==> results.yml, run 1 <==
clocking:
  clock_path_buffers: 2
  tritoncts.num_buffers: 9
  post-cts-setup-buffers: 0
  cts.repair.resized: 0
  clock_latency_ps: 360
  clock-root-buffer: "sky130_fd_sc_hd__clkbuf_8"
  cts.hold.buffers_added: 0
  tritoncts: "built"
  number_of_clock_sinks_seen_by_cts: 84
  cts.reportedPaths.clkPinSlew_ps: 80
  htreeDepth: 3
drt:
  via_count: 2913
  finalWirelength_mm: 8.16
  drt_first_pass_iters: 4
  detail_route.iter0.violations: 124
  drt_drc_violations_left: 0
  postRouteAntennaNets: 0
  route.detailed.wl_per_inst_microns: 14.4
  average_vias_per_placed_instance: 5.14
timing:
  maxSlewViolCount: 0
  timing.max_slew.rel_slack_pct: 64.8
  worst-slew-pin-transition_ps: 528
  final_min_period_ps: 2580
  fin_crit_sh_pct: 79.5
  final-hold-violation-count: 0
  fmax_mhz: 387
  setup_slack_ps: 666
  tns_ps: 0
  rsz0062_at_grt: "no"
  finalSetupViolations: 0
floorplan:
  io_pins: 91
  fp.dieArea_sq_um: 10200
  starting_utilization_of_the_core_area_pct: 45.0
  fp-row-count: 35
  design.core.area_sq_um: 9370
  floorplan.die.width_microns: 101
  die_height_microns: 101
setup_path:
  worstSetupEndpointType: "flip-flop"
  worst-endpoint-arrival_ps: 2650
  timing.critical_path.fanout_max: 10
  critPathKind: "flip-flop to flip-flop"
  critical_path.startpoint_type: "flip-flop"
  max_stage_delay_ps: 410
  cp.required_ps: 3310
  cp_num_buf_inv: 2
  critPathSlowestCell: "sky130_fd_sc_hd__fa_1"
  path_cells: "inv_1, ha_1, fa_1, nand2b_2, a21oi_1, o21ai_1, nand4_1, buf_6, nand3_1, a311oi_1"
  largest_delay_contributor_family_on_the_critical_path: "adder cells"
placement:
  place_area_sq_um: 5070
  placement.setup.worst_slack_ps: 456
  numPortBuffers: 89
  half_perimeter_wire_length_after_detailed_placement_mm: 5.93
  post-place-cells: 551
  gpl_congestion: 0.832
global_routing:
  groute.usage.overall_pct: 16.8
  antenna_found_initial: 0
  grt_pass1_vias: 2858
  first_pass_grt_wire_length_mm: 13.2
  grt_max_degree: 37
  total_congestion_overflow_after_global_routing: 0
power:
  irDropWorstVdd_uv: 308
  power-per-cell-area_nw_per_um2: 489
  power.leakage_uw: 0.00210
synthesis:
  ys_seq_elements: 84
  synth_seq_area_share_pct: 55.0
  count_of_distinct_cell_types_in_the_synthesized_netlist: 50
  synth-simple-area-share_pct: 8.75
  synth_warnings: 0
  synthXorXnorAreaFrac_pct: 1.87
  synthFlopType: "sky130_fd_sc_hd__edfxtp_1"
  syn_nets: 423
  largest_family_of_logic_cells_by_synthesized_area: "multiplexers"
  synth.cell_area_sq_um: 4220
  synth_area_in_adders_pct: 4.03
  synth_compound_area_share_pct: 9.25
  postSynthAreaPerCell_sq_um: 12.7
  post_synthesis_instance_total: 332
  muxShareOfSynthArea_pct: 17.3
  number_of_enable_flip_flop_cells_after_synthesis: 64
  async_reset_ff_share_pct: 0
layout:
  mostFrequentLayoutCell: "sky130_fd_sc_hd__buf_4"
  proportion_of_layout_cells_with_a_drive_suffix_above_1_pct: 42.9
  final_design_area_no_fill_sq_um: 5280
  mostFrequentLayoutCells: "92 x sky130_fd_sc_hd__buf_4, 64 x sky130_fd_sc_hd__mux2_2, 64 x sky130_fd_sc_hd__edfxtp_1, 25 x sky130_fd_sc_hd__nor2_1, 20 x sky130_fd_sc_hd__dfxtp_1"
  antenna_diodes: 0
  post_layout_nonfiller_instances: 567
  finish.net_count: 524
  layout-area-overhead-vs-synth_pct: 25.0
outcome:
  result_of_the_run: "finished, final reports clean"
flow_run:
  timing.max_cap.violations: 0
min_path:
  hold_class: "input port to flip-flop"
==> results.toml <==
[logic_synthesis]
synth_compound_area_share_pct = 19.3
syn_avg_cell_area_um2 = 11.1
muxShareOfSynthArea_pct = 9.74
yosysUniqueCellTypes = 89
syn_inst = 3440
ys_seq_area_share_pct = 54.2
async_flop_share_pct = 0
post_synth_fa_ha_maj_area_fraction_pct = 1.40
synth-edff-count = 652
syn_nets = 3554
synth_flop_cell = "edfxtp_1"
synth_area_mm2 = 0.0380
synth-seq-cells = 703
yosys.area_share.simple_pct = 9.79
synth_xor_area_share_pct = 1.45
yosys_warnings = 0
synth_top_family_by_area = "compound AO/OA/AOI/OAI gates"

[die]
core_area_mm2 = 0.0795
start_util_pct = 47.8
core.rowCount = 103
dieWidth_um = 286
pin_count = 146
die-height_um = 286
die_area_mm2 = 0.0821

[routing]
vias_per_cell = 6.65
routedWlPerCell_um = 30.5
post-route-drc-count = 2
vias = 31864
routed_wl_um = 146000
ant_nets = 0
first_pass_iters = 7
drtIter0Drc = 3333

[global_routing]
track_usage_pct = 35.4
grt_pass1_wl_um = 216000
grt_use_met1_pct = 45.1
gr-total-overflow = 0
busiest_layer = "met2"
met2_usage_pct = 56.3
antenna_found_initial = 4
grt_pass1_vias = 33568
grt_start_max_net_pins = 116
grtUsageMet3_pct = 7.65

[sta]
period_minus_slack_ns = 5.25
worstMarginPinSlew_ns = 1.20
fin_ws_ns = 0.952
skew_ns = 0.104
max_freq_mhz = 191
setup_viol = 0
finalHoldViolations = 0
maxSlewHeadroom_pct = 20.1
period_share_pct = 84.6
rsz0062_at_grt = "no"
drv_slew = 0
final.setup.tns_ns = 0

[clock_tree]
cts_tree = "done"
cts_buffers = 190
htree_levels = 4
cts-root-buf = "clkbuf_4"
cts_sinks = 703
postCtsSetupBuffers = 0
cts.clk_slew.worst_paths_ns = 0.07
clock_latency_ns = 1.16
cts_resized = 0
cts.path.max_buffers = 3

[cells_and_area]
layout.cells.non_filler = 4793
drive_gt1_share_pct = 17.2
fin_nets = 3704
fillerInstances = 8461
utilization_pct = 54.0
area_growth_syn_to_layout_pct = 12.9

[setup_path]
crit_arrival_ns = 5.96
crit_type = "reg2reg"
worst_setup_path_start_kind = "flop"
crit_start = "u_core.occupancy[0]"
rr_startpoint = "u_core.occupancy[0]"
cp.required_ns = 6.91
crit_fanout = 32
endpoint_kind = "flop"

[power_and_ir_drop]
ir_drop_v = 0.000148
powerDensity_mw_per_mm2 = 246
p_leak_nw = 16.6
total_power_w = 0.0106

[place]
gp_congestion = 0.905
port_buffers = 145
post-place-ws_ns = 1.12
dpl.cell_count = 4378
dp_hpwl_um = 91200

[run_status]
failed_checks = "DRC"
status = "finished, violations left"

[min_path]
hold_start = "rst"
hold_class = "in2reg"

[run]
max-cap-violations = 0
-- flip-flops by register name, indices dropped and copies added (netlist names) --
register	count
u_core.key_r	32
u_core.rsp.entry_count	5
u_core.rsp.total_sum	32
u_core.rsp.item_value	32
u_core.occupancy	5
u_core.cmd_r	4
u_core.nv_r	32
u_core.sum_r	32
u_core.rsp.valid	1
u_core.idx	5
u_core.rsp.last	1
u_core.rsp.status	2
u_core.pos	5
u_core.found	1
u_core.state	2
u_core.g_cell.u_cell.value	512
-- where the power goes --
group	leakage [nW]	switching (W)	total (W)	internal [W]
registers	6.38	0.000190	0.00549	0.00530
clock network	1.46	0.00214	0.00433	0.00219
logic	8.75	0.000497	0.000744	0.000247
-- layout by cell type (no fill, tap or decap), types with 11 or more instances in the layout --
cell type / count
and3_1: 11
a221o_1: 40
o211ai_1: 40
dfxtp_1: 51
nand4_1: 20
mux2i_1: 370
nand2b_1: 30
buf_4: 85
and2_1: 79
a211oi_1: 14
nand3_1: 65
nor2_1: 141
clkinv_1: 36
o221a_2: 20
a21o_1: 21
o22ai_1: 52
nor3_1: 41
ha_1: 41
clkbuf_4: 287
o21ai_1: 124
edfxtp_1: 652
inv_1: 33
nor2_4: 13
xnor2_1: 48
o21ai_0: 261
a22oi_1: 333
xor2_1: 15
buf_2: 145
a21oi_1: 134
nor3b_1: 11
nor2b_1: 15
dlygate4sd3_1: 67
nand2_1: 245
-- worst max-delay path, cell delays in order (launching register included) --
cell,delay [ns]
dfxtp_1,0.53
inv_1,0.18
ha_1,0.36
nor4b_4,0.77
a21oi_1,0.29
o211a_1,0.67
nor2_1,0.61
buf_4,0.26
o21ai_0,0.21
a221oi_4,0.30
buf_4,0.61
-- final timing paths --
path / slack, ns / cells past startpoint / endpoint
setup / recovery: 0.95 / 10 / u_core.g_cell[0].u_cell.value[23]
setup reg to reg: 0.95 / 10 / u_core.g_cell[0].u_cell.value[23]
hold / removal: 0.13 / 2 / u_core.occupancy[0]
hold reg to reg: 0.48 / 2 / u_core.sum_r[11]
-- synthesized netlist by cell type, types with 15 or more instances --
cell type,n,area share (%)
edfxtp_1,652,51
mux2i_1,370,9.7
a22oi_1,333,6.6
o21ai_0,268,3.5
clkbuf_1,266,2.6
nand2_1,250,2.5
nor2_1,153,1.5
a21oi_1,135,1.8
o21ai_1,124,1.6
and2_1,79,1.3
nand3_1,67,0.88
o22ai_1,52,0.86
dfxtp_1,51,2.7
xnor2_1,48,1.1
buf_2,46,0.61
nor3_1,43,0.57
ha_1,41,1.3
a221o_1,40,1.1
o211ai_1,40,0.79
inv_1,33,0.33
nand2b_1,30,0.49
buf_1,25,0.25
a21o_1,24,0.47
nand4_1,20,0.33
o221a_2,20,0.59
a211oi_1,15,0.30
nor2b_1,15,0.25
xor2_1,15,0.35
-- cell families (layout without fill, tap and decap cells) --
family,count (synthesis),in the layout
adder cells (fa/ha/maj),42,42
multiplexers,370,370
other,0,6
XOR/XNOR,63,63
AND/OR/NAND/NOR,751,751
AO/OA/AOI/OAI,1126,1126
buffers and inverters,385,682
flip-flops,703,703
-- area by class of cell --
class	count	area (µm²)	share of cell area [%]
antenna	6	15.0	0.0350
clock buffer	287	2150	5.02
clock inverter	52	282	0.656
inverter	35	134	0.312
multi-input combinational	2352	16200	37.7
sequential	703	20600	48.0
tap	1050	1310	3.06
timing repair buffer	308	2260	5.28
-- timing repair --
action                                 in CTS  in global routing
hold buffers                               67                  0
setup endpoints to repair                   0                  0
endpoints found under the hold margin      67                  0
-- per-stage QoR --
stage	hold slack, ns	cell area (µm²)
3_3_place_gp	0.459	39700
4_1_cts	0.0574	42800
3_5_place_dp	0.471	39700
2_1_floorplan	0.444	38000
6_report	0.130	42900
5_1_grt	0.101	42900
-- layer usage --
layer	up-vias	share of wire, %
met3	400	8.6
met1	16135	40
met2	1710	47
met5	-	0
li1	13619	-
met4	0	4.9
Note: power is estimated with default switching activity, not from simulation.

=======

### PROBLEM DETAILS
Copy each line above that contains the string "occupancy".

### EXERCISE SOLUTION
crit_start = "u_core.occupancy[0]"
rr_startpoint = "u_core.occupancy[0]"
u_core.occupancy	5
hold / removal: 0.13 / 2 / u_core.occupancy[0]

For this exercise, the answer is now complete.